• TASK: For the entries below, the result should be an exact transcription of the lines from the one with "export LEC_CHECK = 0" up to and including the one with "export DETAILED_ROUTE_END_ITERATION = 8", and only those.

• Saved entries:
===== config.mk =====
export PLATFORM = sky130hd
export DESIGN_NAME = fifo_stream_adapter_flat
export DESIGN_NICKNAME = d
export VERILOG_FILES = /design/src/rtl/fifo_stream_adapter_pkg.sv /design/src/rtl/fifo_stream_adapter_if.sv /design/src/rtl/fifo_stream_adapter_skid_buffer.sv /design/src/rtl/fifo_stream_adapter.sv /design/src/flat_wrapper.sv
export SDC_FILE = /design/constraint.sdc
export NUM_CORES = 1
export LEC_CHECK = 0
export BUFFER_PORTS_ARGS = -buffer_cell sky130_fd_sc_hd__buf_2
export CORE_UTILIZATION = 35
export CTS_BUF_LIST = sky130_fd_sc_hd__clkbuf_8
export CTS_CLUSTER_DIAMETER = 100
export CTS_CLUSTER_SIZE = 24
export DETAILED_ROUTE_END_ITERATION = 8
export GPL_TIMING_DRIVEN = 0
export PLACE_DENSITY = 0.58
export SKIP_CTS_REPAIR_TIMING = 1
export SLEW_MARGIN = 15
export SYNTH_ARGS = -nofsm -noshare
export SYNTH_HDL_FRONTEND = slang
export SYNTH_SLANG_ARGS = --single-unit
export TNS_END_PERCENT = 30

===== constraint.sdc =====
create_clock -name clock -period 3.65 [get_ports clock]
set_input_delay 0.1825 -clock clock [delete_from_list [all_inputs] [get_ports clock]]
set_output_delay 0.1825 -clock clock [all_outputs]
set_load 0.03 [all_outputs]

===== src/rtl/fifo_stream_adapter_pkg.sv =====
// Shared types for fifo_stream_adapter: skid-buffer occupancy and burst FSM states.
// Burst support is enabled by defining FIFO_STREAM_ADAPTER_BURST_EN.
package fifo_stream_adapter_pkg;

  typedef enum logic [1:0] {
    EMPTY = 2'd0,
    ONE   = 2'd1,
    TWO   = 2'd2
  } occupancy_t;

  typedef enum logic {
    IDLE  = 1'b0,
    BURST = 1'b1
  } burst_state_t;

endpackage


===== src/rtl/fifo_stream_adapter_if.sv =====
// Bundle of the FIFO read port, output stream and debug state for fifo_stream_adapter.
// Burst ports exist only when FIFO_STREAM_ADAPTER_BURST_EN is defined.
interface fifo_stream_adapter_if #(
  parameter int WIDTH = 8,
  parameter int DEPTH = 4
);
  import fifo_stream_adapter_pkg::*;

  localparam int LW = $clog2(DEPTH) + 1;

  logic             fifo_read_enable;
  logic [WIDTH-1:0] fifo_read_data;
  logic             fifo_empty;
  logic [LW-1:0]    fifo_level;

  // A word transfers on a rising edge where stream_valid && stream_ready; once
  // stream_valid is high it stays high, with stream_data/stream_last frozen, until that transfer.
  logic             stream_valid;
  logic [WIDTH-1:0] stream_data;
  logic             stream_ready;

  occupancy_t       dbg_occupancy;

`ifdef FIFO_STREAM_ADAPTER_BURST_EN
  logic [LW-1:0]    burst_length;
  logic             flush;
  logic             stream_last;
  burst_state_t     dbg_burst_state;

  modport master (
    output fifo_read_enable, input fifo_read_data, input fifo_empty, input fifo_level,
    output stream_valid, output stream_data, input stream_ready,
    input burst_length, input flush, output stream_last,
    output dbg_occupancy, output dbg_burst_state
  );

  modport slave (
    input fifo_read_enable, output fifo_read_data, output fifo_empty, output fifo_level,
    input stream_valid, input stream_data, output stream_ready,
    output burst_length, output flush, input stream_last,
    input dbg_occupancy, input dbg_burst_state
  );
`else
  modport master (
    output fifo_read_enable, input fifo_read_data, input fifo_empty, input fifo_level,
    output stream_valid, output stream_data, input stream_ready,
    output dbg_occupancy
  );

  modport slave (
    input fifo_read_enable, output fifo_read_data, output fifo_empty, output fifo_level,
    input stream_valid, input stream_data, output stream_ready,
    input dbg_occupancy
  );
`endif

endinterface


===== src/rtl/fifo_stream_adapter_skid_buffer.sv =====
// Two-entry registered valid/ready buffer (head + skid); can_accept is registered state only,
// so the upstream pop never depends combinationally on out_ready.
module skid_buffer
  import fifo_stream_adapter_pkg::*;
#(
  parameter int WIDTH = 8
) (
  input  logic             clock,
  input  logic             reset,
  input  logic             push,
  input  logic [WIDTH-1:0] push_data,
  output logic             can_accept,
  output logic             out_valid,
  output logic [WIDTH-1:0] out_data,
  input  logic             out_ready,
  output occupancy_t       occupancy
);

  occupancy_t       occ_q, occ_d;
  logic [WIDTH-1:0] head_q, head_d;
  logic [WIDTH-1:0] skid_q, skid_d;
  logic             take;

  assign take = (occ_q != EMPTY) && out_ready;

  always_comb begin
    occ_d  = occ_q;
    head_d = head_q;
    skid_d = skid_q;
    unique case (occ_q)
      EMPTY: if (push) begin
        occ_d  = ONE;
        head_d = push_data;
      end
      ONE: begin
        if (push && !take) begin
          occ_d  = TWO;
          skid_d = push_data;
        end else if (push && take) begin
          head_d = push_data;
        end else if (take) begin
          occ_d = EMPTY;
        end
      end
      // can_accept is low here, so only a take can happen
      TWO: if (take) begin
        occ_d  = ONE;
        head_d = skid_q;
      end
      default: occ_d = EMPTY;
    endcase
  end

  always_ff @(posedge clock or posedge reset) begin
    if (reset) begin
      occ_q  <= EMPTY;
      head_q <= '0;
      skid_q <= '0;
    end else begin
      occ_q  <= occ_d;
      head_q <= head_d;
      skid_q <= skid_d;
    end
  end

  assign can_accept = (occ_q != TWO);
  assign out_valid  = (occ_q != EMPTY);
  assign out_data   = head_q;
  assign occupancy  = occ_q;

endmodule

• SOLUTION TO THE PROBLEM:
export LEC_CHECK = 0
export BUFFER_PORTS_ARGS = -buffer_cell sky130_fd_sc_hd__buf_2
export CORE_UTILIZATION = 35
export CTS_BUF_LIST = sky130_fd_sc_hd__clkbuf_8
export CTS_CLUSTER_DIAMETER = 100
export CTS_CLUSTER_SIZE = 24
export DETAILED_ROUTE_END_ITERATION = 8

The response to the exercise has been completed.